#### [Work to be completed]
Which lines in the data below contain the word "node"? Pull each of them out.
'''
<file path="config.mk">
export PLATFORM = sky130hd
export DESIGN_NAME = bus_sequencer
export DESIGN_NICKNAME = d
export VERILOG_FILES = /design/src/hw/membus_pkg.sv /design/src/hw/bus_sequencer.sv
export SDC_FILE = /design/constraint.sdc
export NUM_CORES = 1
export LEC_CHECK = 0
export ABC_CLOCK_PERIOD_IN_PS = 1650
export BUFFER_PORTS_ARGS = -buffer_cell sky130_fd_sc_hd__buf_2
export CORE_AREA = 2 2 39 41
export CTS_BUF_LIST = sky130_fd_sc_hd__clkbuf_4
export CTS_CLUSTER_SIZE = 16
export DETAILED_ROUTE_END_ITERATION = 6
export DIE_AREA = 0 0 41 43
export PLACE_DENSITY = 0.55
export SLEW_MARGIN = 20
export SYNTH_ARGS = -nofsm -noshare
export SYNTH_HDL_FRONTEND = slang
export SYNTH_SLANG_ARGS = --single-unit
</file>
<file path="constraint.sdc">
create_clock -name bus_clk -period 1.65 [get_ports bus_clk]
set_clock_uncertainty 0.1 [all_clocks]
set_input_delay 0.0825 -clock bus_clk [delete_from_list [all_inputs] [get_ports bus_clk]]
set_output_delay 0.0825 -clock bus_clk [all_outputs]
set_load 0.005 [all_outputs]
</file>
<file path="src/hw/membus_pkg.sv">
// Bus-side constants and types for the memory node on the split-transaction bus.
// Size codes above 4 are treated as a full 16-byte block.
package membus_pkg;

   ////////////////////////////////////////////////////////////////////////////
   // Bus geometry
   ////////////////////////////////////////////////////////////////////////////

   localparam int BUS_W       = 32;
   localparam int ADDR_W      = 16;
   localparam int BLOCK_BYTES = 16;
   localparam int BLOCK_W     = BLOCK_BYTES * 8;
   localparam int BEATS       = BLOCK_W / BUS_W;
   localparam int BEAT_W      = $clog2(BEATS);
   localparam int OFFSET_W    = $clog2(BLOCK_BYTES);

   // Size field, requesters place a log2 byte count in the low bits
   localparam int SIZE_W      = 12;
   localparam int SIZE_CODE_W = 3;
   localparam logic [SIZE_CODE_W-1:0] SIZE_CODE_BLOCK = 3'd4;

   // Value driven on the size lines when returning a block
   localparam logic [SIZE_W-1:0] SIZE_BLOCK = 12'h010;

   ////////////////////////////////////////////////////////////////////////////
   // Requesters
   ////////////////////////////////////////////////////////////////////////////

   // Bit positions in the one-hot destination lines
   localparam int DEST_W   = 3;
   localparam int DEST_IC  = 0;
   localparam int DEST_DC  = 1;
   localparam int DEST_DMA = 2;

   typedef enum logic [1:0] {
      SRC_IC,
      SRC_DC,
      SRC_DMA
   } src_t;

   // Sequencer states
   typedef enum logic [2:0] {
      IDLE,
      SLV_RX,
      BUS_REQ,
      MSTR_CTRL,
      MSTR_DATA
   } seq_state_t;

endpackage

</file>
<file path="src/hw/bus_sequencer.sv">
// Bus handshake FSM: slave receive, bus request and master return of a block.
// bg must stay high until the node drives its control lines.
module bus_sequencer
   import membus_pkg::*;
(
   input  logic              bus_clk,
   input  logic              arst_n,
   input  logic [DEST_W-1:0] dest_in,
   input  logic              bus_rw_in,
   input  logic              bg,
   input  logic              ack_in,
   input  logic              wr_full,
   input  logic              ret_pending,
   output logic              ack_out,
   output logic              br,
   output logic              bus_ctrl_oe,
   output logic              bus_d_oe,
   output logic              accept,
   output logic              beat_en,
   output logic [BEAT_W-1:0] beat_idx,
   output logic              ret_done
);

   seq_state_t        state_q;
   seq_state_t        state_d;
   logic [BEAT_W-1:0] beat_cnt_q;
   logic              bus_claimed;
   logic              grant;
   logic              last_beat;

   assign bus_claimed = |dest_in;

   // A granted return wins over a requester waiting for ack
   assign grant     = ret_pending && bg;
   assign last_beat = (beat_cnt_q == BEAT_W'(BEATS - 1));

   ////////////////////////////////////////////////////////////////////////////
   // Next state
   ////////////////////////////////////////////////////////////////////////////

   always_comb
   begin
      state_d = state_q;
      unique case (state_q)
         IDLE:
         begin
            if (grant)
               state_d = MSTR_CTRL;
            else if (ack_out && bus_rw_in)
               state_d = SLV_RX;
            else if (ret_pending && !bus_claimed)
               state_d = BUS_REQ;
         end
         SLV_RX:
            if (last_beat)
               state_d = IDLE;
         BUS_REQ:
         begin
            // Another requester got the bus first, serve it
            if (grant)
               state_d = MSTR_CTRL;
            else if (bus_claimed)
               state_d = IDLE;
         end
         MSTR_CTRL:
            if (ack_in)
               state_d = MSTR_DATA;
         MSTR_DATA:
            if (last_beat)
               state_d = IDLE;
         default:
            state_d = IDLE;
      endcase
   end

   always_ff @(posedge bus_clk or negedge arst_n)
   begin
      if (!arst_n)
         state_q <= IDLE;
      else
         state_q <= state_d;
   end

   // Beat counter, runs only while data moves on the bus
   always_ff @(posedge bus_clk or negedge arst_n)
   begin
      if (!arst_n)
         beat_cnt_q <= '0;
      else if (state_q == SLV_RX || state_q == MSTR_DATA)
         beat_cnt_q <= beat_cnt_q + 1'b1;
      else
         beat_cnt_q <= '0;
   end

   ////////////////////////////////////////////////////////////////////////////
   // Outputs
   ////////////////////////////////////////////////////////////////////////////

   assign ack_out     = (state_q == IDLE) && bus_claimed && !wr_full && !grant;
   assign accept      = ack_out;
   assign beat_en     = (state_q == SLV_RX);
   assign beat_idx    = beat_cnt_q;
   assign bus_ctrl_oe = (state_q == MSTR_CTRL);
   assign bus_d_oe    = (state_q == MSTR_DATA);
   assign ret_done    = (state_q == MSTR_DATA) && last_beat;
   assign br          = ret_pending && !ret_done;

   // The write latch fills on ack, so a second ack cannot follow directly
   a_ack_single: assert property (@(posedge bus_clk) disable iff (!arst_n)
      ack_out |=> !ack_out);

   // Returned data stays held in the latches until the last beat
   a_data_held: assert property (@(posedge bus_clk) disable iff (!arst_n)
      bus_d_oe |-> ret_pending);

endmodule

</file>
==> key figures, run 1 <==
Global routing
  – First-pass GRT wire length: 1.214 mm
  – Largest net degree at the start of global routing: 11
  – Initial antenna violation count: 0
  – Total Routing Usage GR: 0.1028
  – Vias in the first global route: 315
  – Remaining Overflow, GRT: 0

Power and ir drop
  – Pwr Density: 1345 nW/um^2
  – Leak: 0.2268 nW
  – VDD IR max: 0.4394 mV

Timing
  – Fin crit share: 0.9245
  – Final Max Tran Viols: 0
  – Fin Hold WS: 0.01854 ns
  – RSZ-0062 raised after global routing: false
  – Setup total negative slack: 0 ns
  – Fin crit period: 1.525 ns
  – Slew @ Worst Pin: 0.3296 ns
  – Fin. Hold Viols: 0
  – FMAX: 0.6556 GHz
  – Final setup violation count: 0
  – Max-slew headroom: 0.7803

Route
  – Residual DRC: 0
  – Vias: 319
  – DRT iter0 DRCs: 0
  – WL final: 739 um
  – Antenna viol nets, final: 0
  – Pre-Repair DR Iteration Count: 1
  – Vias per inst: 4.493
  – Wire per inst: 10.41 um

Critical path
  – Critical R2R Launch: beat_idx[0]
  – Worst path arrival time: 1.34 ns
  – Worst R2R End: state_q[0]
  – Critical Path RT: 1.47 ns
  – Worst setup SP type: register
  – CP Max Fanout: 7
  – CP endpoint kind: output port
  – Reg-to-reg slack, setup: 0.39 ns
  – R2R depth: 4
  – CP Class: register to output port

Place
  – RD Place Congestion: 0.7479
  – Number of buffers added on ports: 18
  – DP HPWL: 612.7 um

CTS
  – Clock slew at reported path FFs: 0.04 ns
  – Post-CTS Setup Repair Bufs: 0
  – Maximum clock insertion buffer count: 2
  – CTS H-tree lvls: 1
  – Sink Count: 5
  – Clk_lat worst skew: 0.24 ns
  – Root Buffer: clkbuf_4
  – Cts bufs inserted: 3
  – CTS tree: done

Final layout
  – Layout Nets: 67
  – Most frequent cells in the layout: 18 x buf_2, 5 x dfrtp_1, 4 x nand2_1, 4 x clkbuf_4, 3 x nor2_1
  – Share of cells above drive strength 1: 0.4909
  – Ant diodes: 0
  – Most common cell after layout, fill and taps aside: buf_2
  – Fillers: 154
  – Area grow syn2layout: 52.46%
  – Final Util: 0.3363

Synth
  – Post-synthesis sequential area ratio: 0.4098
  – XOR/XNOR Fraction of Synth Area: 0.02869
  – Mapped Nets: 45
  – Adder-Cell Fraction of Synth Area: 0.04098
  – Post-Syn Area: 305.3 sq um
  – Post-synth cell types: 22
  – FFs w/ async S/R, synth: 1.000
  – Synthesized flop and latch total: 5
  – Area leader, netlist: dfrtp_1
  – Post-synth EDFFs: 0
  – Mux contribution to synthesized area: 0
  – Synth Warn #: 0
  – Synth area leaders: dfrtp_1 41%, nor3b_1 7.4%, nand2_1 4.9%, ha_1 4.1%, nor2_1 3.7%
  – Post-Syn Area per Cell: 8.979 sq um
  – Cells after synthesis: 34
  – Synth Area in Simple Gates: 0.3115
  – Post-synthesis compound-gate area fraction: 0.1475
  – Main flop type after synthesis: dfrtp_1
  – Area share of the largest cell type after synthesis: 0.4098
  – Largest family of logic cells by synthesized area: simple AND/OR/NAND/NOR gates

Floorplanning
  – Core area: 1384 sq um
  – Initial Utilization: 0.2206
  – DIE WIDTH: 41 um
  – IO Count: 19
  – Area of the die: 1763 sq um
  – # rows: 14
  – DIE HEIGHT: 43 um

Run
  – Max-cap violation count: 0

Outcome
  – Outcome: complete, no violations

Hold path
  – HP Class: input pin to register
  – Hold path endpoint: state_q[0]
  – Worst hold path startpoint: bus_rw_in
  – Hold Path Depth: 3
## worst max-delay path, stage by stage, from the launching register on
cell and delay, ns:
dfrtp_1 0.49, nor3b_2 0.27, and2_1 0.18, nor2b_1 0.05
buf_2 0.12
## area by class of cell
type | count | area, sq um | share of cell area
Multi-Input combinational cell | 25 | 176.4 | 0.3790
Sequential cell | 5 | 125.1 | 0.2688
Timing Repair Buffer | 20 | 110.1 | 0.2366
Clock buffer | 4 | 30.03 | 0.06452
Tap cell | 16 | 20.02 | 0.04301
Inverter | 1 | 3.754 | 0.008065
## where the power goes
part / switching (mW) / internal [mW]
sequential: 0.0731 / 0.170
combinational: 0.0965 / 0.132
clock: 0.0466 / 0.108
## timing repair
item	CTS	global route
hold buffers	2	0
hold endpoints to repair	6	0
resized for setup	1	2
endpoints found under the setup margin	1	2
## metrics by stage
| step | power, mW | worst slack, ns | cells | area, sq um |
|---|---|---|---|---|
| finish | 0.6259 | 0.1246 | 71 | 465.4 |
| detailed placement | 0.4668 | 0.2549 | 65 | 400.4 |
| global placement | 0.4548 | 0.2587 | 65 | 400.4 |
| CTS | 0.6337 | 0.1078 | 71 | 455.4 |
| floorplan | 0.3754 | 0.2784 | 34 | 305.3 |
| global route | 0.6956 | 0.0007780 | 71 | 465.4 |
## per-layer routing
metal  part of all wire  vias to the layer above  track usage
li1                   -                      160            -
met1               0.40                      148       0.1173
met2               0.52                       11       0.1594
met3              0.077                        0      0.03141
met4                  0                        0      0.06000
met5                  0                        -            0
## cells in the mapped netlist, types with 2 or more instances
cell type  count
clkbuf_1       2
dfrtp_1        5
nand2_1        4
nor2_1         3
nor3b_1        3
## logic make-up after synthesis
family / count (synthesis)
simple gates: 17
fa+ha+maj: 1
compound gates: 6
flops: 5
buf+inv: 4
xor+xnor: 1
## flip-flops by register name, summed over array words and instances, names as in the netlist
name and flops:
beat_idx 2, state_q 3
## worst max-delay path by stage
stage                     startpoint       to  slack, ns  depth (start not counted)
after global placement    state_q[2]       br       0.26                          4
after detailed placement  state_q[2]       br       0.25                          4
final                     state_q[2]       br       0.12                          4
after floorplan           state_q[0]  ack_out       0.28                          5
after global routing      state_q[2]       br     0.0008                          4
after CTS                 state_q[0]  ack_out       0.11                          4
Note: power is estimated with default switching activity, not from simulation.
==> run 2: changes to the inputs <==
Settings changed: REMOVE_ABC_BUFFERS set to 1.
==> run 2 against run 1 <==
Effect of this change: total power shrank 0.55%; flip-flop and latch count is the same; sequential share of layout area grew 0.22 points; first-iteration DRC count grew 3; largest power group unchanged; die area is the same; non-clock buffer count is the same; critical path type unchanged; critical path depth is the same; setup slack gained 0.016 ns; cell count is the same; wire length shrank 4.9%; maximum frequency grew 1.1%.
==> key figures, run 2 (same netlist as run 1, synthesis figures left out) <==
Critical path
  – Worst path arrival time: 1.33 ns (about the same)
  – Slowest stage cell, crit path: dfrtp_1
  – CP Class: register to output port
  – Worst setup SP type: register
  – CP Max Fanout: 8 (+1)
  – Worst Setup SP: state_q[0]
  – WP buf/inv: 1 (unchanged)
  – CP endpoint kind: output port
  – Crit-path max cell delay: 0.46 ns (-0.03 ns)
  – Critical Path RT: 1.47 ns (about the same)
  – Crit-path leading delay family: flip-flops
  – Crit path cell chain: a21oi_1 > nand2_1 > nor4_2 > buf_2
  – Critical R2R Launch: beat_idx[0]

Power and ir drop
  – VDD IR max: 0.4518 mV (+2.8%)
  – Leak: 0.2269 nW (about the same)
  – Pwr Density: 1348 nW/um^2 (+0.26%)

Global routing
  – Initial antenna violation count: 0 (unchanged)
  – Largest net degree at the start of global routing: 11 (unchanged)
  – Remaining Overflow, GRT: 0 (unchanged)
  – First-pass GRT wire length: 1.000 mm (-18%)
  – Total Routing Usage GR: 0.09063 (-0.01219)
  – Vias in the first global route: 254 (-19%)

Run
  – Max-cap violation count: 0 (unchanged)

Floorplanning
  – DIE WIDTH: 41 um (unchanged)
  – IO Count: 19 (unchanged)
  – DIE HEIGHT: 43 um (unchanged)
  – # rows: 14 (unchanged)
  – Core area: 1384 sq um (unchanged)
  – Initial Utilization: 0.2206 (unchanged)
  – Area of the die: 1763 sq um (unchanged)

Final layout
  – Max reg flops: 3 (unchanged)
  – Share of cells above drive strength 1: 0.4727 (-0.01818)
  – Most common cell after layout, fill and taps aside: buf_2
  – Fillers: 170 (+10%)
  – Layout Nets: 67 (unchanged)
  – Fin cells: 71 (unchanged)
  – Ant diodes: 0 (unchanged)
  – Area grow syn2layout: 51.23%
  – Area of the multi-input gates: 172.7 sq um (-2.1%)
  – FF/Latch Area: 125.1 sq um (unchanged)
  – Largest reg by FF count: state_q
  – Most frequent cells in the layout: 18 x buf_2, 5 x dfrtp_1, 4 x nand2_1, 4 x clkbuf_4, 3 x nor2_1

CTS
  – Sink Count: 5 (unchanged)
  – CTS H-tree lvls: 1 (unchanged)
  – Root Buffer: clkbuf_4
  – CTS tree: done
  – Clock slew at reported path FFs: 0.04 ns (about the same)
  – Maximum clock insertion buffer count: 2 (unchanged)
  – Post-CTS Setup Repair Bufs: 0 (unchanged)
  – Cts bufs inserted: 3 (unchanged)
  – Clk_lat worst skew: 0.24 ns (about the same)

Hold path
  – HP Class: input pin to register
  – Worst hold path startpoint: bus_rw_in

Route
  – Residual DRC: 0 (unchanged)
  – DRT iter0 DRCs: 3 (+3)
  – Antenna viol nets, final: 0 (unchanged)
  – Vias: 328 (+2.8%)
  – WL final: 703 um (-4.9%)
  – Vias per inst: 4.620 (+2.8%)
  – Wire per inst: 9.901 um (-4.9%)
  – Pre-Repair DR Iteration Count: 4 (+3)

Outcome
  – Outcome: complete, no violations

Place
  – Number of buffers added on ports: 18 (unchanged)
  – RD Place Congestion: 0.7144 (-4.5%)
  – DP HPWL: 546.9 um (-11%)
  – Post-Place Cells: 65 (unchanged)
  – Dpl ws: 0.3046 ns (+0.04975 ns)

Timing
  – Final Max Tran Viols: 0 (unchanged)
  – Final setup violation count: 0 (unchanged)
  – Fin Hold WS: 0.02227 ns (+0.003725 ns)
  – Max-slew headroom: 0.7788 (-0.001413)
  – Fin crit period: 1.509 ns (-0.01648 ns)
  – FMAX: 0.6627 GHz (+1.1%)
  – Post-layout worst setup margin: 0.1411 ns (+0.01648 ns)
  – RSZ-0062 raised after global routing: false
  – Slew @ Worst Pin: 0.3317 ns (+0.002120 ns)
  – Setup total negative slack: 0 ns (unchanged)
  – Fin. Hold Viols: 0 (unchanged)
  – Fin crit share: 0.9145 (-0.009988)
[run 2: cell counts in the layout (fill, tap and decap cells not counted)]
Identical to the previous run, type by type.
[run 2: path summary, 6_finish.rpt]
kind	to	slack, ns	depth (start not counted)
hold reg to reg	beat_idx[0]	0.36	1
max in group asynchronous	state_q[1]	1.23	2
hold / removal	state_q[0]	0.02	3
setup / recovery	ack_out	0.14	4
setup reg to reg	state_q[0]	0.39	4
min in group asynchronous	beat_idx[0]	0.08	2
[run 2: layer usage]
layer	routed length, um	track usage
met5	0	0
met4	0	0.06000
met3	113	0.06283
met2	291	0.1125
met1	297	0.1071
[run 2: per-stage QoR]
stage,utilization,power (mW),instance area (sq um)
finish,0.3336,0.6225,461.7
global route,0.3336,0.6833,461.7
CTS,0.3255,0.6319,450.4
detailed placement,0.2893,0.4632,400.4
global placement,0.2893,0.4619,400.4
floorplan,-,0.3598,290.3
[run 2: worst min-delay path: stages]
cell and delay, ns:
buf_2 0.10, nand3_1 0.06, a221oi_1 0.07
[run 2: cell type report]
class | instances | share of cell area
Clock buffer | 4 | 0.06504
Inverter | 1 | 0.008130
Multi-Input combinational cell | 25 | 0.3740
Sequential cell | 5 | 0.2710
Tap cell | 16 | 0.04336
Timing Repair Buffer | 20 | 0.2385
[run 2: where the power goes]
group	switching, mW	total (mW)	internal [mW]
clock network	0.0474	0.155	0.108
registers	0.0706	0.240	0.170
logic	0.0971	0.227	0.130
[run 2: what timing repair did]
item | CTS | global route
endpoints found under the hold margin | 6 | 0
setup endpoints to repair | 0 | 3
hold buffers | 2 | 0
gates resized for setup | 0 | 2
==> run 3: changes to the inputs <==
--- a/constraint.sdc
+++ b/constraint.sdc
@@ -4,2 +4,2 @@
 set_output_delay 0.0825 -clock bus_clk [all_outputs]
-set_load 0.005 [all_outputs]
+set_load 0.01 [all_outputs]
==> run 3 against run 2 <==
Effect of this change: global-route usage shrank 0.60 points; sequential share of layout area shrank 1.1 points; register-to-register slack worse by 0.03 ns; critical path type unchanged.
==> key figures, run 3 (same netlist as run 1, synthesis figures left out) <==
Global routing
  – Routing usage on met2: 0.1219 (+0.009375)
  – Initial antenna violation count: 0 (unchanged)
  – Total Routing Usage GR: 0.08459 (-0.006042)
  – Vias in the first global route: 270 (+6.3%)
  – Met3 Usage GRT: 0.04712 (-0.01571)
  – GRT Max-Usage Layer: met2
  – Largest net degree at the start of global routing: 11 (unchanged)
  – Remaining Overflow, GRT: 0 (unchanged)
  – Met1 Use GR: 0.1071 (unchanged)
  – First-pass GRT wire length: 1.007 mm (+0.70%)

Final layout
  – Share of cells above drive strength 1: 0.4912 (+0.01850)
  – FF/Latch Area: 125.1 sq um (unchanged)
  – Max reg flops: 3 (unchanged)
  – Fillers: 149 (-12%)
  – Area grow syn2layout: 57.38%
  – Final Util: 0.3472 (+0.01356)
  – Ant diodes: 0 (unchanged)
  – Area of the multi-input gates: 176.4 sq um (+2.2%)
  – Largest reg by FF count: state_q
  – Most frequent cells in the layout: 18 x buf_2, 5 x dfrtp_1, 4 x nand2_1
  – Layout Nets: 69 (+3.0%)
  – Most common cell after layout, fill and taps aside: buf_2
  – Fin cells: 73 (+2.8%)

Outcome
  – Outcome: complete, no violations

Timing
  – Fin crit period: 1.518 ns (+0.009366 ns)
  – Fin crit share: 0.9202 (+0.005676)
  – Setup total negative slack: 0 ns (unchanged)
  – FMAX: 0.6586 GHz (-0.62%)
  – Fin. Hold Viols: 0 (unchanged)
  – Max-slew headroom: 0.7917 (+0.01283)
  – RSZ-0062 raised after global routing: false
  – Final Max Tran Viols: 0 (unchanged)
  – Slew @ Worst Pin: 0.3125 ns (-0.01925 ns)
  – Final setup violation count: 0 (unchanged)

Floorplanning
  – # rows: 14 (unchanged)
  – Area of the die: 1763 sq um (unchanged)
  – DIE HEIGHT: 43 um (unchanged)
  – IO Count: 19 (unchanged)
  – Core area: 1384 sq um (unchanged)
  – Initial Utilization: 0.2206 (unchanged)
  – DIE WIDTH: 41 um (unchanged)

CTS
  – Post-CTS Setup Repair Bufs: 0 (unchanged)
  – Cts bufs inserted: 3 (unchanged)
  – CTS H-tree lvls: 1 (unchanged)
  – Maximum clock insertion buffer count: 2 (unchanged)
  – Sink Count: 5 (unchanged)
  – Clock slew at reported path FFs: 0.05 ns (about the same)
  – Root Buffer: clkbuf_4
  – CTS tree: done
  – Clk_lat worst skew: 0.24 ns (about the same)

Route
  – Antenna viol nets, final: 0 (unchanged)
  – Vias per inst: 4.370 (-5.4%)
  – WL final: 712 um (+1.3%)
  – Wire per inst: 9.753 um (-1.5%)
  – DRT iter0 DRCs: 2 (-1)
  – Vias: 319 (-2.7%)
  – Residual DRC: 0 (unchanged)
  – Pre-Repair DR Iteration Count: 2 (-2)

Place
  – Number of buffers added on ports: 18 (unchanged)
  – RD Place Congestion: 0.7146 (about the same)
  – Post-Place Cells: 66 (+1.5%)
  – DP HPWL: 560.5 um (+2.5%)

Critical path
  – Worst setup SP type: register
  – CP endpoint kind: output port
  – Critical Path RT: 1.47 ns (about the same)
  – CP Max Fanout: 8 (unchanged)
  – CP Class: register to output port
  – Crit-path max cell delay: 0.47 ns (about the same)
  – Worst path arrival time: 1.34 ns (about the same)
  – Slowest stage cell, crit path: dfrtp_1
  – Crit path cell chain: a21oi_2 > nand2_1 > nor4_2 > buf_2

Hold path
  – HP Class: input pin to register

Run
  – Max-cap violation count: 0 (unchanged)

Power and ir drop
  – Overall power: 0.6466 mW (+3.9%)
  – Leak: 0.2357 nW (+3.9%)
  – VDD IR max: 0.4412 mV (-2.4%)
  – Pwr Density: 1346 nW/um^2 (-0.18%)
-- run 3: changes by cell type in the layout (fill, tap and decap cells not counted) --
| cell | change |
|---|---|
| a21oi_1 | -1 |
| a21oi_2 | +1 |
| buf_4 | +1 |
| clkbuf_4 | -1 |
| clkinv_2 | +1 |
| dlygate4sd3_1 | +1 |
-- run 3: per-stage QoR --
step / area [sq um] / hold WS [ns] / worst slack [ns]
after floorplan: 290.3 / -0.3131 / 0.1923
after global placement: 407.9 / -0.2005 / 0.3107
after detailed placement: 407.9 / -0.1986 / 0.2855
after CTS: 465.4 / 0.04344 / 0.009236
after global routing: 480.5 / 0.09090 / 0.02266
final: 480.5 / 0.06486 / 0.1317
'''
#### [Task output]
// Bus-side constants and types for the memory node on the split-transaction bus.
// bg must stay high until the node drives its control lines.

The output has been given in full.